▶ _Activity_: Go to the line in the entries below that holds "slot_data,64" and repeat exactly from there through the line that holds "typedef enum logic", inclusive.

▶ _Supplied records_:
########
## src/rtl/handshake_cond_br_0_pkg.sv

```systemverilog
// Shared constants for the registered conditional branch.
// Slot indices match the value of the condition token.
package handshake_cond_br_0_pkg;
    localparam int BR_FALSE  = 0;
    localparam int BR_TRUE   = 1;
    localparam int NUM_SLOTS = 2;
endpackage

```

## src/rtl/handshake_cond_br_0_join.sv

```systemverilog
// N-way join: output valid when every input is valid;
// each input is ready when all other inputs are valid and the output is ready.
module join_type #(
    parameter int SIZE = 2
) (
    input  logic [SIZE-1:0] ins_valid,
    output logic [SIZE-1:0] ins_ready,
    output logic            outs_valid,
    input  logic            outs_ready
);
    assign outs_valid = &ins_valid;

    for (genvar i = 0; i < SIZE; i++) begin : g_rdy
        assign ins_ready[i] = outs_ready & (&(ins_valid | (SIZE'(1) << i)));
    end
endmodule

```

## src/rtl/handshake_cond_br_0.sv

```systemverilog
// Registered conditional branch: joins condition and data, then steers the
// data into a one-slot buffer on the true or false output.
module handshake_cond_br_0
    import handshake_cond_br_0_pkg::*;
#(
    parameter int DATA_TYPE = 32
) (
    input  logic                 clk,
    input  logic                 rst,
    input  logic                 condition,
    input  logic                 condition_valid,
    output logic                 condition_ready,
    input  logic [DATA_TYPE-1:0] data,
    input  logic                 data_valid,
    output logic                 data_ready,
    output logic [DATA_TYPE-1:0] trueOut,
    output logic                 trueOut_valid,
    input  logic                 trueOut_ready,
    output logic [DATA_TYPE-1:0] falseOut,
    output logic                 falseOut_valid,
    input  logic                 falseOut_ready
);
    logic                 full      [NUM_SLOTS];
    logic [DATA_TYPE-1:0] slot_data [NUM_SLOTS];
    logic                 out_ready [NUM_SLOTS];
    logic                 load      [NUM_SLOTS];
    logic [1:0]           ins_valid;
    logic [1:0]           ins_ready;
    logic                 join_valid;
    logic                 load_ok_sel;
    logic                 fire;

    assign out_ready[BR_TRUE]  = trueOut_ready;
    assign out_ready[BR_FALSE] = falseOut_ready;

    // Pipeline mode: a full slot can accept if it drains in the same cycle.
    assign load_ok_sel = !full[condition] || out_ready[condition];

    assign ins_valid = {data_valid, condition_valid};

    join_type #(
        .SIZE(2)
    ) u_join (
        .ins_valid (ins_valid),
        .ins_ready (ins_ready),
        .outs_valid(join_valid),
        .outs_ready(load_ok_sel)
    );

    assign condition_ready = ins_ready[0];
    assign data_ready      = ins_ready[1];
    assign fire            = join_valid & load_ok_sel;

    for (genvar i = 0; i < NUM_SLOTS; i++) begin : g_slot
        assign load[i] = fire && (condition == 1'(i));

        always_ff @(posedge clk) begin
            if (rst) begin
                full[i]      <= 1'b0;
                slot_data[i] <= '0;
            end else if (load[i]) begin
                full[i]      <= 1'b1;
                slot_data[i] <= data;
            end else if (full[i] && out_ready[i]) begin
                full[i]      <= 1'b0;
            end
        end
    end

    assign trueOut        = slot_data[BR_TRUE];
    assign trueOut_valid  = full[BR_TRUE];
    assign falseOut       = slot_data[BR_FALSE];
    assign falseOut_valid = full[BR_FALSE];
endmodule
```

## config.mk

```make
export PLATFORM = sky130hd
export DESIGN_NAME = handshake_cond_br_0
export DESIGN_NICKNAME = d
export VERILOG_FILES = /design/src/rtl/handshake_cond_br_0_pkg.sv /design/src/rtl/handshake_cond_br_0_join.sv /design/src/rtl/handshake_cond_br_0.sv
export SDC_FILE = /design/constraint.sdc
export NUM_CORES = 1
export LEC_CHECK = 0
export BUFFER_PORTS_ARGS = -buffer_cell sky130_fd_sc_hd__buf_2
export CAP_MARGIN = 30
export CELL_PAD_IN_SITES_DETAIL_PLACEMENT = 0
export CELL_PAD_IN_SITES_GLOBAL_PLACEMENT = 1
export CORE_MARGIN = 4
export CORE_UTILIZATION = 43
export DETAILED_ROUTE_END_ITERATION = 7
export GPL_TIMING_DRIVEN = 0
export PLACE_DENSITY = 0.81
export SYNTH_ARGS = -nofsm -noshare
export SYNTH_HDL_FRONTEND = slang
export SYNTH_HIERARCHICAL = 1
export SYNTH_SLANG_ARGS = --single-unit
```

## constraint.sdc

```tcl
create_clock -name clk -period 4.2 [get_ports clk]
set_input_delay 0.21 -clock clk [delete_from_list [all_inputs] [get_ports clk]]
set_output_delay 0.21 -clock clk [all_outputs]
set_load 0.05 [all_outputs]
```

==> results of run 1 <==
-- synthesized netlist by cell type --
cell,instances
nor3_1,8
edfxtp_1,66
buf_2,1
clkbuf_1,1
buf_4,3
o21bai_1,2
a21oi_1,2
nor2b_1,2
and2_1,3
nand2_2,1
nor3_2,58
buf_6,14
nand2b_1,32
mux2i_1,1
nand2b_4,1
o21ai_0,2
-- worst reg2reg max path, cell delays in order (launching register included) --
cell	delay, ps
edfxtp_1	430
nor2b_1	160
buf_6	140
buf_6	150
o21bai_4	340
buf_12	240
-- kinds of logic (layout without fill, tap and decap cells) --
family,Yosys count,in the layout,synth area share (%)
and+or+nand+nor,105,105,28.2
DFF,66,66,64.2
buffers and inverters,19,142,6.12
AOI/OAI and AO/OA,6,6,1.13
muxes,1,1,0.324
-- stage by stage --
step	setup slack (ps)	instances	power [mW]	utilization, %
finish	2170	416	1.57	57.9
floorplan	1120	197	1.00	-
CTS	2160	416	1.58	57.9
global placement	446	398	1.08	54.4
global route	2080	416	1.62	57.9
detailed placement	2410	400	1.08	55.3
-- power by group --
| part | leakage, nW | total, mW | internal, mW | switching (mW) |
|---|---|---|---|---|
| Clock | 0.0939 | 0.505 | 0.267 | 0.238 |
| Combinational | 0.776 | 0.294 | 0.0738 | 0.220 |
| Sequential | 0.692 | 0.771 | 0.761 | 0.00943 |
-- worst paths after layout --
path | start | end | slack [ps] | cells after the start
worst min-delay path | data[10] | slot_data[1][10] | 240 | 3
worst max-delay path | full[1] | data_ready | 2170 | 6
worst max register to register | full[0] | slot_data[0][14] | 2430 | 5
worst min register to register | full[1] | full[1] | 660 | 2
-- routing by layer --
| layer | part of all wire (%) | up-vias | GRT usage [%] |
|---|---|---|---|
| met2 | 47 | 69 | 26.3 |
| met3 | 7.1 | 11 | 4.39 |
| met4 | 1.8 | 0 | 6.72 |
| met1 | 44 | 946 | 20.3 |
| met5 | 0 | - | 0 |
| li1 | - | 959 | - |
-- state kept, by name (all words and copies together), names as in the netlist --
register,count
full,2
slot_data,64
-- layout make-up --
type	instances	area [µm²]	area share (%)
flip-flops and latches	66	1980	49.8
multi-input cells	112	940	23.6
repair buffers	107	566	14.2
plain buffers	19	189	4.75
clock buffers	9	124	3.11
well taps	96	120	3.02
clock inverters	7	60.1	1.51
===== src/rtl/pwr_seq_gen_pkg.sv =====
// Shared types and constants for the power-up sequencer and its users.
// Stage indices name the enables in the order they are released.
package pwr_seq_gen_pkg;

  typedef enum logic [1:0] {
    IDLE = 2'd0,
    UP   = 2'd1,
    RUN  = 2'd2,
    DOWN = 2'd3
  } seq_state_t;

  localparam int PWR_STAGE_CAM  = 0;
  localparam int PWR_STAGE_PIPE = 1;
  localparam int PWR_STAGE_I2C  = 2;

  // Width of a counter spanning 0..n-1; never narrower than one bit.
  function automatic int cnt_w(input int n);
    return (n <= 2) ? 1 : $clog2(n);
  endfunction

endpackage


===== src/rtl/pwr_seq_gen_sync_2ff.sv =====
// Generic two-flop synchroniser for slow asynchronous level signals.
// Reset value is zero, so a synchronised "ready" level starts deasserted.
module sync_2ff #(
  parameter int WIDTH = 1
) (
  input  logic             clk,
  input  logic             areset_n,
  input  logic [WIDTH-1:0] d,
  output logic [WIDTH-1:0] q
);

  logic [WIDTH-1:0] meta;

  always_ff @(posedge clk or negedge areset_n) begin
    if (!areset_n) begin
      meta <= '0;
      q    <= '0;
    end else begin
      meta <= d;
      q    <= meta;
    end
  end

endmodule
########
▶ _Exercise response_:
slot_data,64
-- layout make-up --
type	instances	area [µm²]	area share (%)
flip-flops and latches	66	1980	49.8
multi-input cells	112	940	23.6
repair buffers	107	566	14.2
plain buffers	19	189	4.75
clock buffers	9	124	3.11
well taps	96	120	3.02
clock inverters	7	60.1	1.51
===== src/rtl/pwr_seq_gen_pkg.sv =====
// Shared types and constants for the power-up sequencer and its users.
// Stage indices name the enables in the order they are released.
package pwr_seq_gen_pkg;

  typedef enum logic [1:0] {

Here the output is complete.